• [Problem statement] Below is a set of entries; give all of them again exactly.

▶

## config.mk

```make
export PLATFORM = sky130hd
export DESIGN_NAME = vrs_cell
export DESIGN_NICKNAME = d
export VERILOG_FILES = /design/src/hdl/vrs_pkg.sv /design/src/hdl/vrs_cell.sv
export SDC_FILE = /design/constraint.sdc
export NUM_CORES = 1
export LEC_CHECK = 0
export BUFFER_PORTS_ARGS = -buffer_cell sky130_fd_sc_hd__buf_4
export CAP_MARGIN = 20
export CORE_AREA = 2 2 81 83
export DETAILED_ROUTE_END_ITERATION = 8
export DIE_AREA = 0 0 83 85
export GPL_TIMING_DRIVEN = 0
export PLACE_DENSITY = 0.76
export RECOVER_POWER = 25
export SLEW_MARGIN = 30
export SYNTH_ARGS = -nofsm -noshare
export SYNTH_HDL_FRONTEND = slang
export SYNTH_SLANG_ARGS = --single-unit
export TNS_END_PERCENT = 10
```

## constraint.sdc

```tcl
create_clock -name clk -period 2.65 [get_ports clk]
set_input_delay 0.265 -clock clk [delete_from_list [all_inputs] [get_ports clk]]
set_output_delay 0.265 -clock clk [all_outputs]
set_load 0.01 [all_outputs]
```
### src/rtl/core/vdt_match.sv
// Field-wise IEEE compare of the search key against one stored vertex.
// Depends on vdt_pkg (vertex_t, ieee_eq).
module vdt_match
    import vdt_pkg::*;
(
    input  vertex_t key,
    input  vertex_t entry,
    output logic    hit
);

    assign hit = ieee_eq(key.pos_x,  entry.pos_x)  &&
                 ieee_eq(key.pos_y,  entry.pos_y)  &&
                 ieee_eq(key.pos_z,  entry.pos_z)  &&
                 ieee_eq(key.uv_u,   entry.uv_u)   &&
                 ieee_eq(key.uv_v,   entry.uv_v)   &&
                 ieee_eq(key.norm_x, entry.norm_x) &&
                 ieee_eq(key.norm_y, entry.norm_y) &&
                 ieee_eq(key.norm_z, entry.norm_z);

endmodule
### config.mk
export PLATFORM = sky130hd
export DESIGN_NAME = vdt_match
export DESIGN_NICKNAME = d
export VERILOG_FILES = /design/src/rtl/core/vdt_pkg.sv /design/src/rtl/core/vdt_match.sv
export SDC_FILE = /design/constraint.sdc
export NUM_CORES = 1
export LEC_CHECK = 0
export ABC_AREA = 1
export BUFFER_PORTS_ARGS = -buffer_cell sky130_fd_sc_hd__buf_2
export CAP_MARGIN = 0
export CORE_AREA = 4 4 196 198
export DETAILED_ROUTE_END_ITERATION = 7
export DIE_AREA = 0 0 200 202
export GPL_ROUTABILITY_DRIVEN = 0
export REMOVE_ABC_BUFFERS = 1
export SYNTH_ARGS = -nofsm -noshare
export SYNTH_HDL_FRONTEND = slang
export SYNTH_SLANG_ARGS = --single-unit
### constraint.sdc
create_clock -name vclk -period 1.8
set_clock_uncertainty 0.1 [all_clocks]
set_input_delay 0.18 -clock vclk [all_inputs]
set_output_delay 0.18 -clock vclk [all_outputs]
set_load 0.05 [all_outputs]
[src/rtl/bpi_pkg.sv]
// ----------------------------------------------------------------------------
// bpi_pkg
// Shared types and constants for the Bezier progress interpolator.
// ----------------------------------------------------------------------------
package bpi_pkg;

   localparam int COORD_W    = 16;                   // signed Q8.8 component
   localparam int NUM_LANES  = 4;                    // x, y, z, w
   localparam int LANE_W     = $clog2(NUM_LANES);
   localparam int PROG_FRAC  = 16;                   // progress fraction bits
   localparam int PROG_W     = PROG_FRAC + 1;        // 0 .. 1.0 inclusive
   localparam int ELAPSED_W  = 16;
   localparam int DUR_W      = 16;
   localparam int ACTION_W   = 2;
   localparam int DIV_W      = ELAPSED_W + PROG_FRAC; // |elapsed| * ONE
   localparam int DIV_CNT_W  = $clog2(DIV_W);
   localparam int SUM_W      = DIV_W + 2;             // progress + signed delta
   localparam int PROD_W     = (COORD_W + 1) + (PROG_W + 1);
   localparam int CSR_IDX_W  = 3;
   localparam int CSR_DATA_W = NUM_LANES * COORD_W;

   localparam logic [PROG_W-1:0] PROG_ONE = PROG_W'(1) << PROG_FRAC;

   typedef logic signed [COORD_W-1:0]               coord_type;
   typedef logic [NUM_LANES-1:0][COORD_W-1:0]       point_type;

   typedef enum logic [ACTION_W-1:0] {
      ACT_ADVANCE = 2'd0,
      ACT_RESET   = 2'd1,
      ACT_FILL    = 2'd2
   } action_type;

   typedef enum logic [CSR_IDX_W-1:0] {
      REG_START    = 3'd0,
      REG_CONTROL  = 3'd1,
      REG_END      = 3'd2,
      REG_DURATION = 3'd3,
      REG_MODE     = 3'd4
   } csr_reg_type;

   typedef enum logic [2:0] {
      ST_IDLE,
      ST_DIVIDE,
      ST_CLAMP,
      ST_MULT,
      ST_ACCUM,
      ST_REPORT
   } state_type;

   // which lerp of the de Casteljau triple is in flight
   typedef enum logic [1:0] {
      PH_NEAR,    // start -> control (or start -> end when linear)
      PH_FAR,     // control -> end
      PH_BLEND    // p0 -> p1
   } phase_type;

endpackage

[src/rtl/bpi_req_if.sv]
// ----------------------------------------------------------------------------
// bpi_req_if
// Request channel: action code and elapsed time step.
// ----------------------------------------------------------------------------
interface bpi_req_if import bpi_pkg::*; ();

   logic                         valid;
   logic                         ready;
   logic [ACTION_W-1:0]          action;
   logic signed [ELAPSED_W-1:0]  elapsed;

   modport source (output valid, output action, output elapsed, input ready);
   modport sink   (input valid, input action, input elapsed, output ready);

endinterface

[src/rtl/bpi_rsp_if.sv]
// ----------------------------------------------------------------------------
// bpi_rsp_if
// Response channel: position, progress and finished flag.
// ----------------------------------------------------------------------------
interface bpi_rsp_if import bpi_pkg::*; ();

   logic                       valid;
   logic                       ready;
   logic signed [COORD_W-1:0]  pos_x;
   logic signed [COORD_W-1:0]  pos_y;
   logic signed [COORD_W-1:0]  pos_z;
   logic signed [COORD_W-1:0]  pos_w;
   logic [PROG_W-1:0]          progress_out;
   logic                       finished;

   modport source (output valid, output pos_x, output pos_y, output pos_z, output pos_w,
                   output progress_out, output finished, input ready);
   modport sink   (input valid, input pos_x, input pos_y, input pos_z, input pos_w,
                   input progress_out, input finished, output ready);

endinterface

◀

• [Output]
## config.mk

```make
export PLATFORM = sky130hd
export DESIGN_NAME = vrs_cell
export DESIGN_NICKNAME = d
export VERILOG_FILES = /design/src/hdl/vrs_pkg.sv /design/src/hdl/vrs_cell.sv
export SDC_FILE = /design/constraint.sdc
export NUM_CORES = 1
export LEC_CHECK = 0
export BUFFER_PORTS_ARGS = -buffer_cell sky130_fd_sc_hd__buf_4
export CAP_MARGIN = 20
export CORE_AREA = 2 2 81 83
export DETAILED_ROUTE_END_ITERATION = 8
export DIE_AREA = 0 0 83 85
export GPL_TIMING_DRIVEN = 0
export PLACE_DENSITY = 0.76
export RECOVER_POWER = 25
export SLEW_MARGIN = 30
export SYNTH_ARGS = -nofsm -noshare
export SYNTH_HDL_FRONTEND = slang
export SYNTH_SLANG_ARGS = --single-unit
export TNS_END_PERCENT = 10
```

## constraint.sdc

```tcl
create_clock -name clk -period 2.65 [get_ports clk]
set_input_delay 0.265 -clock clk [delete_from_list [all_inputs] [get_ports clk]]
set_output_delay 0.265 -clock clk [all_outputs]
set_load 0.01 [all_outputs]
```
### src/rtl/core/vdt_match.sv
// Field-wise IEEE compare of the search key against one stored vertex.
// Depends on vdt_pkg (vertex_t, ieee_eq).
module vdt_match
    import vdt_pkg::*;
(
    input  vertex_t key,
    input  vertex_t entry,
    output logic    hit
);

    assign hit = ieee_eq(key.pos_x,  entry.pos_x)  &&
                 ieee_eq(key.pos_y,  entry.pos_y)  &&
                 ieee_eq(key.pos_z,  entry.pos_z)  &&
                 ieee_eq(key.uv_u,   entry.uv_u)   &&
                 ieee_eq(key.uv_v,   entry.uv_v)   &&
                 ieee_eq(key.norm_x, entry.norm_x) &&
                 ieee_eq(key.norm_y, entry.norm_y) &&
                 ieee_eq(key.norm_z, entry.norm_z);

endmodule
### config.mk
export PLATFORM = sky130hd
export DESIGN_NAME = vdt_match
export DESIGN_NICKNAME = d
export VERILOG_FILES = /design/src/rtl/core/vdt_pkg.sv /design/src/rtl/core/vdt_match.sv
export SDC_FILE = /design/constraint.sdc
export NUM_CORES = 1
export LEC_CHECK = 0
export ABC_AREA = 1
export BUFFER_PORTS_ARGS = -buffer_cell sky130_fd_sc_hd__buf_2
export CAP_MARGIN = 0
export CORE_AREA = 4 4 196 198
export DETAILED_ROUTE_END_ITERATION = 7
export DIE_AREA = 0 0 200 202
export GPL_ROUTABILITY_DRIVEN = 0
export REMOVE_ABC_BUFFERS = 1
export SYNTH_ARGS = -nofsm -noshare
export SYNTH_HDL_FRONTEND = slang
export SYNTH_SLANG_ARGS = --single-unit
### constraint.sdc
create_clock -name vclk -period 1.8
set_clock_uncertainty 0.1 [all_clocks]
set_input_delay 0.18 -clock vclk [all_inputs]
set_output_delay 0.18 -clock vclk [all_outputs]
set_load 0.05 [all_outputs]
[src/rtl/bpi_pkg.sv]
// ----------------------------------------------------------------------------
// bpi_pkg
// Shared types and constants for the Bezier progress interpolator.
// ----------------------------------------------------------------------------
package bpi_pkg;

   localparam int COORD_W    = 16;                   // signed Q8.8 component
   localparam int NUM_LANES  = 4;                    // x, y, z, w
   localparam int LANE_W     = $clog2(NUM_LANES);
   localparam int PROG_FRAC  = 16;                   // progress fraction bits
   localparam int PROG_W     = PROG_FRAC + 1;        // 0 .. 1.0 inclusive
   localparam int ELAPSED_W  = 16;
   localparam int DUR_W      = 16;
   localparam int ACTION_W   = 2;
   localparam int DIV_W      = ELAPSED_W + PROG_FRAC; // |elapsed| * ONE
   localparam int DIV_CNT_W  = $clog2(DIV_W);
   localparam int SUM_W      = DIV_W + 2;             // progress + signed delta
   localparam int PROD_W     = (COORD_W + 1) + (PROG_W + 1);
   localparam int CSR_IDX_W  = 3;
   localparam int CSR_DATA_W = NUM_LANES * COORD_W;

   localparam logic [PROG_W-1:0] PROG_ONE = PROG_W'(1) << PROG_FRAC;

   typedef logic signed [COORD_W-1:0]               coord_type;
   typedef logic [NUM_LANES-1:0][COORD_W-1:0]       point_type;

   typedef enum logic [ACTION_W-1:0] {
      ACT_ADVANCE = 2'd0,
      ACT_RESET   = 2'd1,
      ACT_FILL    = 2'd2
   } action_type;

   typedef enum logic [CSR_IDX_W-1:0] {
      REG_START    = 3'd0,
      REG_CONTROL  = 3'd1,
      REG_END      = 3'd2,
      REG_DURATION = 3'd3,
      REG_MODE     = 3'd4
   } csr_reg_type;

   typedef enum logic [2:0] {
      ST_IDLE,
      ST_DIVIDE,
      ST_CLAMP,
      ST_MULT,
      ST_ACCUM,
      ST_REPORT
   } state_type;

   // which lerp of the de Casteljau triple is in flight
   typedef enum logic [1:0] {
      PH_NEAR,    // start -> control (or start -> end when linear)
      PH_FAR,     // control -> end
      PH_BLEND    // p0 -> p1
   } phase_type;

endpackage

[src/rtl/bpi_req_if.sv]
// ----------------------------------------------------------------------------
// bpi_req_if
// Request channel: action code and elapsed time step.
// ----------------------------------------------------------------------------
interface bpi_req_if import bpi_pkg::*; ();

   logic                         valid;
   logic                         ready;
   logic [ACTION_W-1:0]          action;
   logic signed [ELAPSED_W-1:0]  elapsed;

   modport source (output valid, output action, output elapsed, input ready);
   modport sink   (input valid, input action, input elapsed, output ready);

endinterface

[src/rtl/bpi_rsp_if.sv]
// ----------------------------------------------------------------------------
// bpi_rsp_if
// Response channel: position, progress and finished flag.
// ----------------------------------------------------------------------------
interface bpi_rsp_if import bpi_pkg::*; ();

   logic                       valid;
   logic                       ready;
   logic signed [COORD_W-1:0]  pos_x;
   logic signed [COORD_W-1:0]  pos_y;
   logic signed [COORD_W-1:0]  pos_z;
   logic signed [COORD_W-1:0]  pos_w;
   logic [PROG_W-1:0]          progress_out;
   logic                       finished;

   modport source (output valid, output pos_x, output pos_y, output pos_z, output pos_w,
                   output progress_out, output finished, input ready);
   modport sink   (input valid, input pos_x, input pos_y, input pos_z, input pos_w,
                   input progress_out, input finished, output ready);

endinterface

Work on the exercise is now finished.